Evolutionary Theory:
- Proposed by Darwin and Wallace, this theory ignited controversy but became foundational in biology.
19th Century Developments:
- Rapid advancements included communal science efforts and numerous inventions impacting society in communication and lifestyle.
Military Technologies:
- Led to the development of explosives and weapons, heavily influencing warfare outcomes.
Environmental Concerns:
- The rise of plastics highlighted environmental challenges due to pollution and low biodegradability.
20th Century Advancements
Discovery of DNA Structure (1953):
- By Watson and Crick, leading to genetics advancements like gene therapy.
Agricultural Revolution:
- Introduction of pesticides (DDT) and fertilizers increased food production but had biodiversity impacts.
Digital Revolution:
- Development of computers and the Internet transformed communication and societal norms.
History of Science and Technology in the Philippines
Precolonial Period:
- Simple tools used compared to neighboring countries; development of shipbuilding and agricultural practices noted.
Spanish Colonial Era:
- Introduction of modern science through colonial education; scientific knowledge benefitted colonial regimes primarily.

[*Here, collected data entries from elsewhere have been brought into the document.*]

==> inputs of run E <==
==> flow/design.v (excerpt) <==
module money_clicker(clk, rst, key_data, key_valid, tick, money, asset, HEX0, HEX1, HEX2, HEX3, HEX4, HEX5);
	input clk;
	input rst;
	input [7:0] key_data;
	input key_valid;
	input tick;
	output [39:0] money;
	output [7:0] asset;
	output [6:0] HEX0, HEX1, HEX2, HEX3, HEX4, HEX5;
	wire [3:0] Millions;
	wire [3:0] HundredThousands;
	wire [3:0] TenThousands;
	wire [3:0] Thousands;
	wire [3:0] Hundreds;
	wire [3:0] Tens;
	wire [3:0] Ones;
	wire click, buy, upgradeClick, one, two, three, four, five, six, seven, eight;
	wire [7:0] prev_data;
	wire selection;
	binaryToBCD convert (money[39:0], Millions[3:0], HundredThousands[3:0], TenThousands[3:0], Thousands[3:0], Hundreds[3:0], Tens[3:0], Ones[3:0]);
	hexDecoder H0(Ones[3:0], HEX0);
	hexDecoder H1(Tens[3:0], HEX1);
	hexDecoder H2(Hundreds[3:0], HEX2);
	hexDecoder H3(Thousands[3:0], HEX3);
	hexDecoder H4(TenThousands[3:0], HEX4);
	hexDecoder H5(HundredThousands[3:0], HEX5);
	prevData prev(clk, rst, key_valid, key_data, prev_data);
	logicController control(clk, rst, key_data, key_valid, click, buy, one, two, three, four, five, six, seven, eight, selection, upgradeClick);
	logicDatapath datapath(clk, rst, tick, money, prev_data, asset, click, buy, upgradeClick, one, two, three, four, five, six, seven, eight);
endmodule
==> flow/config.mk <==
export PLATFORM = sky130hd
export DESIGN_NAME = money_clicker
export DESIGN_NICKNAME = money_clicker
export VERILOG_FILES = /design/flow/design.v
export SDC_FILE = /design/flow/constraint.sdc
export NUM_CORES = 4
export LEC_CHECK = 0
export CAP_MARGIN = 25
export CORE_ASPECT_RATIO = 1.63
export CORE_MARGIN = 2
export CORE_UTILIZATION = 60
export CTS_CLUSTER_DIAMETER = 27
export CTS_CLUSTER_SIZE = 78
export GPL_ROUTABILITY_DRIVEN = 1
export MAX_ROUTING_LAYER = met5
export MIN_ROUTING_LAYER = met1
export PLACE_DENSITY_LB_ADDON = 0.03
export SETUP_SLACK_MARGIN = 1.11
export SLEW_MARGIN = 20
==> flow/constraint.sdc <==
create_clock -name core_clock -period 18.9 [get_ports {clk}]
set_input_delay 3.7800 -clock core_clock [delete_from_list [all_inputs] [get_ports {clk}]]
set_output_delay 3.7800 -clock core_clock [all_outputs]
set_load 0.01 [all_outputs]
run.sh (not shown) runs the stock make flow with config.mk's settings and CLKGATE_MAP_FILE=.
==> inputs of run Z, as changes to run E <==
--- a/flow/config.mk
+++ b/flow/config.mk
@@ -8,10 +8,10 @@
 export CAP_MARGIN = 25
 export CORE_ASPECT_RATIO = 1.63
 export CORE_MARGIN = 2
-export CORE_UTILIZATION = 60
-export CTS_CLUSTER_DIAMETER = 27
+export CORE_UTILIZATION = 45
 export CTS_CLUSTER_SIZE = 78
 export GPL_ROUTABILITY_DRIVEN = 1
+export GPL_TIMING_DRIVEN = 0
 export MAX_ROUTING_LAYER = met5
 export MIN_ROUTING_LAYER = met1
 export PLACE_DENSITY_LB_ADDON = 0.03
==> flow/constraint.sdc (replaced) <==
create_clock -name core_clock -period 13.3 [get_ports {clk}]
set_input_delay 2.6600 -clock core_clock [delete_from_list [all_inputs] [get_ports {clk}]]
set_output_delay 2.6600 -clock core_clock [all_outputs]
set_load 0.01 [all_outputs]
==> comparison table <==
|  | run Z | run E |
|---|---|---|
| Synthesis-to-finish area growth | 35.9% | 32.5% |
| Clock buffer and inverter area fraction after layout | 1.69% | 1.78% |
| Status | finished with violations | finished with violations |
| Violated checks | setup timing | setup timing |
| Stages on worst setup path | 92 | 88 |
| DIE AREA | 56500 um2 | 42600 um2 |
| Startpoint of the lowest-slack hold path | prev.current_data[3] | datapath.clickRateCost[29] |
| Placed Instance Area | 27600 um2 | 28000 um2 |
| Area taken by multi-input logic gates | 23300 um2 | 22900 um2 |
| Vias in the first global route | 29.8k | 30.5k |
| Portion of the layout cell area used by non-clock buffers | 14.0% | 13.5% |
| Final estimated routing congestion in global placement | 0.970 | 0.959 |
| Slew HR | 21.3% | 19.5% |
| Highest routed metal layer | met4 | met5 |
| Violation count after the first detailed-routing iteration | 1900 | 4893 |
| Reg-to-reg critical path endpoint | datapath.clickRateCost[26] | datapath.money[34] |
| Number of iterations in the first detailed-routing pass | 6 | 20 |
| Least-Margin Pin Slew | 1180 ps | 1210 ps |
| Metal3 WL | 3770 um | 11500 um |
| Effective utilization at floorplan | 45.4% | 60.9% |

Post-Colonial Development:
- Advances in science post-American colonization, establishment of educational institutions, and focus on public health.
Continued Challenges:
- Despite increased public awareness, the Philippines lags in scientific productivity compared to Asian counterparts.
Key Issues:
- Additional studies highlighted lack of government support, emigration of scientists, low morale, and public apathy towards science as persistent problems.